GOAL OF THE EXERCISE: When a line below contains the word "Sequential", copy that line.

Entries taken from a collection
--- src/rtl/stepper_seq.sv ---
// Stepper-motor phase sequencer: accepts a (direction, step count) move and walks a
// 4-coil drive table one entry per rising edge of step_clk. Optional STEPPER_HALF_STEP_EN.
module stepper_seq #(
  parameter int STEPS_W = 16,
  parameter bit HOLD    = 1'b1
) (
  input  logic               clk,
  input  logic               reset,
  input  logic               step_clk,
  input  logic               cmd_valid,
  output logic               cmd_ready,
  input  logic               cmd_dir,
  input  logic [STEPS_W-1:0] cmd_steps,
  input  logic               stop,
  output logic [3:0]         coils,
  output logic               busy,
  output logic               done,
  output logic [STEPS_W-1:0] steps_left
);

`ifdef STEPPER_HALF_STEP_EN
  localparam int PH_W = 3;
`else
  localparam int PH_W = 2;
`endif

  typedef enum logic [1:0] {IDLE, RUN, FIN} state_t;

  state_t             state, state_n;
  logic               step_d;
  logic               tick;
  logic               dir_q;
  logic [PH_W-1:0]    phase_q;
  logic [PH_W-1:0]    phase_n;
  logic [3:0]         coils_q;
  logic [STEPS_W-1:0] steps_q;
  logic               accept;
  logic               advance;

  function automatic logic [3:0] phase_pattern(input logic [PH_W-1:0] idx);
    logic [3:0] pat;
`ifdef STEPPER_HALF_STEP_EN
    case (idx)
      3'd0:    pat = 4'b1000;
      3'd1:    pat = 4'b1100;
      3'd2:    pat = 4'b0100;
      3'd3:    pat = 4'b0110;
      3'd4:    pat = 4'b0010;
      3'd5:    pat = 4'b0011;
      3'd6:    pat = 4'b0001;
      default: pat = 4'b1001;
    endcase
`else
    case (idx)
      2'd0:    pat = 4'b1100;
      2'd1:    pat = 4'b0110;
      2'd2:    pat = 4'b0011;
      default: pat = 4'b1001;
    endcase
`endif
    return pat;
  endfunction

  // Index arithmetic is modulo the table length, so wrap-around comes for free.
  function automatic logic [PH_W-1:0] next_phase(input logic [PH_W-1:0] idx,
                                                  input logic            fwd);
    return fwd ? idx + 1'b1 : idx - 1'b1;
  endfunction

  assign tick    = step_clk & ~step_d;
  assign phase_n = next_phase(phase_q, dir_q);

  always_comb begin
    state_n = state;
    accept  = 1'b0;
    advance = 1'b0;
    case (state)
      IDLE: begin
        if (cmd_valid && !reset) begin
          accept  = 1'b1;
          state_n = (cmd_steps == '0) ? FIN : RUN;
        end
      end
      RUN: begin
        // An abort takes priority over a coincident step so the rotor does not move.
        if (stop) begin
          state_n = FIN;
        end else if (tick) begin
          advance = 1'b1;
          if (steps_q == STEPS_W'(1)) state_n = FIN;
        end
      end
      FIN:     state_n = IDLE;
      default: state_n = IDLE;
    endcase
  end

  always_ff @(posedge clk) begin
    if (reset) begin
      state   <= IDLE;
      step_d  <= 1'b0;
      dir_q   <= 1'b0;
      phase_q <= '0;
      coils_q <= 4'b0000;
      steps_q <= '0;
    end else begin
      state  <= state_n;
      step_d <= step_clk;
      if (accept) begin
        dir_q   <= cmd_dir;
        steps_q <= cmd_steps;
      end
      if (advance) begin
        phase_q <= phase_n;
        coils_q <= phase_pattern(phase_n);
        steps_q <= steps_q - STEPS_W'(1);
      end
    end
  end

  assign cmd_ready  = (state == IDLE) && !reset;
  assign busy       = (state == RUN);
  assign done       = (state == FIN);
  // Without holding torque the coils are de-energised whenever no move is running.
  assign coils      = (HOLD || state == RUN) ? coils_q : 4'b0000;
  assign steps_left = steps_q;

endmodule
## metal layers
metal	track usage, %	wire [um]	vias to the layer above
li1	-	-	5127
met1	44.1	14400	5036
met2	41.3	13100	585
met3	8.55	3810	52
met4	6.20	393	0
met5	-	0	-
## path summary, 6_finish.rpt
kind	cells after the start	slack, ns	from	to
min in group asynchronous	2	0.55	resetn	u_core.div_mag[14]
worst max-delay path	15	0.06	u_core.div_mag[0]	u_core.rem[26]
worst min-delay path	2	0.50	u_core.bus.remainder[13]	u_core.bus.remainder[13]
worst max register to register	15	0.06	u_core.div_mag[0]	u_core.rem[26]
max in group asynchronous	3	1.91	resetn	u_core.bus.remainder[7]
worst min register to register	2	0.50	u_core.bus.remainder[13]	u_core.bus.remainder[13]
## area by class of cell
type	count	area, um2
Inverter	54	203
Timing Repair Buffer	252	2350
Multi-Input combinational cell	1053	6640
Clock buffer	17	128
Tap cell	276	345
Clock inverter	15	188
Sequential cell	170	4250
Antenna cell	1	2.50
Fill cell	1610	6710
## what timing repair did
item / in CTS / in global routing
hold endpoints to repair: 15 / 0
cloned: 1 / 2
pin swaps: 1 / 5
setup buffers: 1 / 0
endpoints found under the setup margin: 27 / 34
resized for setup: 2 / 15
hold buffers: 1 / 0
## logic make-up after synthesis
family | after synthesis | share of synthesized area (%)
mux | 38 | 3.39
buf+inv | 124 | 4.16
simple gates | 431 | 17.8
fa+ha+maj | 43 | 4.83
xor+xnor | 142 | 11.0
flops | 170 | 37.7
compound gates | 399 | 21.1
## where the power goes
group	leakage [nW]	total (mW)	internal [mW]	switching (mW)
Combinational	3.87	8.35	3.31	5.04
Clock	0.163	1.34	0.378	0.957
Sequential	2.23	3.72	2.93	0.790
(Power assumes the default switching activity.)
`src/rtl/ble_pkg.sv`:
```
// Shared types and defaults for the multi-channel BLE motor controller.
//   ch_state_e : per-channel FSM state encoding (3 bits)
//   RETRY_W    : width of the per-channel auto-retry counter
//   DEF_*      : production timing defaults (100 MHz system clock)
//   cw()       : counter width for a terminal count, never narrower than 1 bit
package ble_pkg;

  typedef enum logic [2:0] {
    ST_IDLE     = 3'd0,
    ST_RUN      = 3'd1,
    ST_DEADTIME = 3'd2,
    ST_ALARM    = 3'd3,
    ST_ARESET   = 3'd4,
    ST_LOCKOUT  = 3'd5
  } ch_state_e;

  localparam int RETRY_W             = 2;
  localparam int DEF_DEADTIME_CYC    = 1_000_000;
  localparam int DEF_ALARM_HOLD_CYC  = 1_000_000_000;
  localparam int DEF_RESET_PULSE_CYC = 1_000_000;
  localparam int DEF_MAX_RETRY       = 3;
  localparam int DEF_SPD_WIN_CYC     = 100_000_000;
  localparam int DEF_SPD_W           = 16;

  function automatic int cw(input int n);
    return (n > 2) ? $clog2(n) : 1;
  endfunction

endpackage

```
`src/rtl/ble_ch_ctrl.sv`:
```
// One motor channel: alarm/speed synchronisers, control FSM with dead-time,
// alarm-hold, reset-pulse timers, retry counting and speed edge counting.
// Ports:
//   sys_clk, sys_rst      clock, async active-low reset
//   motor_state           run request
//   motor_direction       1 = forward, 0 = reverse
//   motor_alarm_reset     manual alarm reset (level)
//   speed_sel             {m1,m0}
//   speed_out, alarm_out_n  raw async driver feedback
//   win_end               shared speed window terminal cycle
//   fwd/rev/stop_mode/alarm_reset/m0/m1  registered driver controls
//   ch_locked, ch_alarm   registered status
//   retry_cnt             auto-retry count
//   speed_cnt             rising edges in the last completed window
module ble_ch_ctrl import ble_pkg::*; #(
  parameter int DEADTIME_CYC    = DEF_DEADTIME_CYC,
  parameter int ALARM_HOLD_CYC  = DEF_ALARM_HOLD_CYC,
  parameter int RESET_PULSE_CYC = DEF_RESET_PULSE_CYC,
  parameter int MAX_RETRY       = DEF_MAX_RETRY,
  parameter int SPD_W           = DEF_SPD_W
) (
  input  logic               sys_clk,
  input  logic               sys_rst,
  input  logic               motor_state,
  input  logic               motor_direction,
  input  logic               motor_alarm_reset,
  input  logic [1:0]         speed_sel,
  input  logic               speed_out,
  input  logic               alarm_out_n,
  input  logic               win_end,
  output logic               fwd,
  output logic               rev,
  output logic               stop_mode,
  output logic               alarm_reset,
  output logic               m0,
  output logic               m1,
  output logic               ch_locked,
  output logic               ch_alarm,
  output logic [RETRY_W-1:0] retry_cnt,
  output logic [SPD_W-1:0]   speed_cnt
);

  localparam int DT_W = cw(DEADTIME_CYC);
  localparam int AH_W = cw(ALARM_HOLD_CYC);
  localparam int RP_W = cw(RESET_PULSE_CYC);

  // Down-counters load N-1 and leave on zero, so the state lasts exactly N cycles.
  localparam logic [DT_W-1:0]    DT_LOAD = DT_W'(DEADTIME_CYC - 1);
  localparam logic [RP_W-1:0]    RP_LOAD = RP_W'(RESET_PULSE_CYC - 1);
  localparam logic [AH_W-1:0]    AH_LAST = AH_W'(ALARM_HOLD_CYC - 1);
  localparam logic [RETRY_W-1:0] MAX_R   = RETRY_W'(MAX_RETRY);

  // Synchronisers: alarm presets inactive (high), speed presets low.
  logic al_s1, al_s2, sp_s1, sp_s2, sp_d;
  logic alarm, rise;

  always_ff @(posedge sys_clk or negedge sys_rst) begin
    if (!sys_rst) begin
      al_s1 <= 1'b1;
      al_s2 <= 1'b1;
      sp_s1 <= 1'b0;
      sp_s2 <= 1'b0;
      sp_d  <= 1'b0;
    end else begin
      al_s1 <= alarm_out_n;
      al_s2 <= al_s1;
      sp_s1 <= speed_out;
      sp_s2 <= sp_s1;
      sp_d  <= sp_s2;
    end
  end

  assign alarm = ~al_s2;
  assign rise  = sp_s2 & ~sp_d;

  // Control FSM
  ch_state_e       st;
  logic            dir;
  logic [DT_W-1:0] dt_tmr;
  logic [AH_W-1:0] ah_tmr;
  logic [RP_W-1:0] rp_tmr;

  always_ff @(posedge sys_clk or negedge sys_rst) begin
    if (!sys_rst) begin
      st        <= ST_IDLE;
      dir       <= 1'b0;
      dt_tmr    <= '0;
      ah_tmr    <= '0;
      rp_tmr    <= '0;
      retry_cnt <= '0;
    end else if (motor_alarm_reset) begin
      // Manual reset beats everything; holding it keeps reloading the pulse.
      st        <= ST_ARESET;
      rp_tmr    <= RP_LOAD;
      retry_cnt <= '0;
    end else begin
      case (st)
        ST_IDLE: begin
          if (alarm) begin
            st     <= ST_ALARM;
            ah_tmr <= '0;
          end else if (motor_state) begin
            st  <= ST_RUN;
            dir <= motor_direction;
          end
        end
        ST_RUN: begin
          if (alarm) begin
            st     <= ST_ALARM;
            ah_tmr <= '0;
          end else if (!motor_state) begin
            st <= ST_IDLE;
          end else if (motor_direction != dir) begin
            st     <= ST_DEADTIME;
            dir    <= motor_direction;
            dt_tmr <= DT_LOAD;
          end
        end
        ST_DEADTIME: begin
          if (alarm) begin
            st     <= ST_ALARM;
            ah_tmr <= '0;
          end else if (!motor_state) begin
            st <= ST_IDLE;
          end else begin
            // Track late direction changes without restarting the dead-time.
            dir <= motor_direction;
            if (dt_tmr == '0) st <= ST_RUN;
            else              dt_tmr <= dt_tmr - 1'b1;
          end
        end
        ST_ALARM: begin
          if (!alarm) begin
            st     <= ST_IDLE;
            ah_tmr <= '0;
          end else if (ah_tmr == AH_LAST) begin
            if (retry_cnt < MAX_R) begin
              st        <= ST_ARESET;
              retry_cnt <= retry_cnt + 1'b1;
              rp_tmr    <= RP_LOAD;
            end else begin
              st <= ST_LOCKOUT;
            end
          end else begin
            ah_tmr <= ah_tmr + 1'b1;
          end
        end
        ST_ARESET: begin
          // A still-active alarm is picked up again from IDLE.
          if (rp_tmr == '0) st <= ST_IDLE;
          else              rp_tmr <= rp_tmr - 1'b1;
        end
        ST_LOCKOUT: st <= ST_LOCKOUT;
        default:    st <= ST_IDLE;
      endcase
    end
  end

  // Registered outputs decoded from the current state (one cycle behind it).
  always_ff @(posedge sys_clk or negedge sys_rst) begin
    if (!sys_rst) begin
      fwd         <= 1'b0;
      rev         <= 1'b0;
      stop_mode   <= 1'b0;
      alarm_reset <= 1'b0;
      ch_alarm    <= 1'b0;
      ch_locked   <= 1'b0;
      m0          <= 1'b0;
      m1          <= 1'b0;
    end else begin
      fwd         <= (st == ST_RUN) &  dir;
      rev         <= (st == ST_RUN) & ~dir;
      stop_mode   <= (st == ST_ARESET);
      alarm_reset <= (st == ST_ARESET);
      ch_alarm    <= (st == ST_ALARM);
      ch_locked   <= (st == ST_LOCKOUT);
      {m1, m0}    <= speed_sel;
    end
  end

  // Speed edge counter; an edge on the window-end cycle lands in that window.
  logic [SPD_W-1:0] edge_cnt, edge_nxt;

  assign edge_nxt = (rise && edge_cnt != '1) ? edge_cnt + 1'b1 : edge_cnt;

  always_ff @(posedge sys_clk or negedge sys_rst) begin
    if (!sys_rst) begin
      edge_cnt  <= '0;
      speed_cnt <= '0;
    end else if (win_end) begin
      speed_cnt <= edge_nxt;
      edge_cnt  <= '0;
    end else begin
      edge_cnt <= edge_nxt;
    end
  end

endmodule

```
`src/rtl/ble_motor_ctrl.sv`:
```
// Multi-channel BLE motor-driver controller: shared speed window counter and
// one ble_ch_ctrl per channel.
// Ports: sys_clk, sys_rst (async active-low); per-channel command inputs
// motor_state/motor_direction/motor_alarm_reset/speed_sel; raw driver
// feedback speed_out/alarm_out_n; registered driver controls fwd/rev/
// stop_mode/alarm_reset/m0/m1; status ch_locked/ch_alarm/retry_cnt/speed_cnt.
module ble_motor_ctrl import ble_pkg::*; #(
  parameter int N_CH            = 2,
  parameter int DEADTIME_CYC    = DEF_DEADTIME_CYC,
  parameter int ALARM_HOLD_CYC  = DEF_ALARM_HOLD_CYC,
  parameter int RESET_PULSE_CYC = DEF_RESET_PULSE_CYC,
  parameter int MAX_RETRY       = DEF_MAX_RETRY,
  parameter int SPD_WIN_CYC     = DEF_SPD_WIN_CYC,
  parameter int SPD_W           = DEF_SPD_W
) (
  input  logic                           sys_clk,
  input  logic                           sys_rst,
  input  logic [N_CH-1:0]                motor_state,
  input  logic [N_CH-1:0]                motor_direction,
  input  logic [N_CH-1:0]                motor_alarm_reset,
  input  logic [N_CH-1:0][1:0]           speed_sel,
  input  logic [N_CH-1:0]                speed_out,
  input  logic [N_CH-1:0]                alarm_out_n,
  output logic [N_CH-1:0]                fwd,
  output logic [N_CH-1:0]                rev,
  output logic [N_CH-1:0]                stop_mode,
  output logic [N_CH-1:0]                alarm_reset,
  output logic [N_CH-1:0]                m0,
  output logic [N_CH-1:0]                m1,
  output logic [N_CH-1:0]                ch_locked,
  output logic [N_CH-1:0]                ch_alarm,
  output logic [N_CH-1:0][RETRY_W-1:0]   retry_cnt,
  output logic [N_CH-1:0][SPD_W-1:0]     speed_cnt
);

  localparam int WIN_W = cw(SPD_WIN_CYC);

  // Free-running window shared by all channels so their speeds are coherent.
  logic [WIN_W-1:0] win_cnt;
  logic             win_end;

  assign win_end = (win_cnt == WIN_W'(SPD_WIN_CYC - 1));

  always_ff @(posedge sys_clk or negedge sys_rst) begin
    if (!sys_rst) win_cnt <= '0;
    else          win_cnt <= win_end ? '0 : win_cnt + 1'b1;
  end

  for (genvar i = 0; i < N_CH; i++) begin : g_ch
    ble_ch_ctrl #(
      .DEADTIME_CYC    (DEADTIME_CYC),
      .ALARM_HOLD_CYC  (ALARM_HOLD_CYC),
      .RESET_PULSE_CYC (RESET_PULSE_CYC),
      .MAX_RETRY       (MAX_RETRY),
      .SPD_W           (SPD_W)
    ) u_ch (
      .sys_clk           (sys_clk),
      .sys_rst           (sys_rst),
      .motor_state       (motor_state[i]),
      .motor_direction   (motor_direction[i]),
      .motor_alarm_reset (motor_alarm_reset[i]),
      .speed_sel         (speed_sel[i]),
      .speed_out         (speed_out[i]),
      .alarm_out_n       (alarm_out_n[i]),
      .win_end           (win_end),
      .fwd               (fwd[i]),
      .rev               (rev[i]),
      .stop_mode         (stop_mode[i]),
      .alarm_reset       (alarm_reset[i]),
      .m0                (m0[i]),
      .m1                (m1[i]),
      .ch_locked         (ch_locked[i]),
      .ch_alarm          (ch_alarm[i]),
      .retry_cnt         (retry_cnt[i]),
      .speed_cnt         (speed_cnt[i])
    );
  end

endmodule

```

WRITTEN RESPONSE:
Sequential cell	170	4250
Sequential	2.23	3.72	2.93	0.790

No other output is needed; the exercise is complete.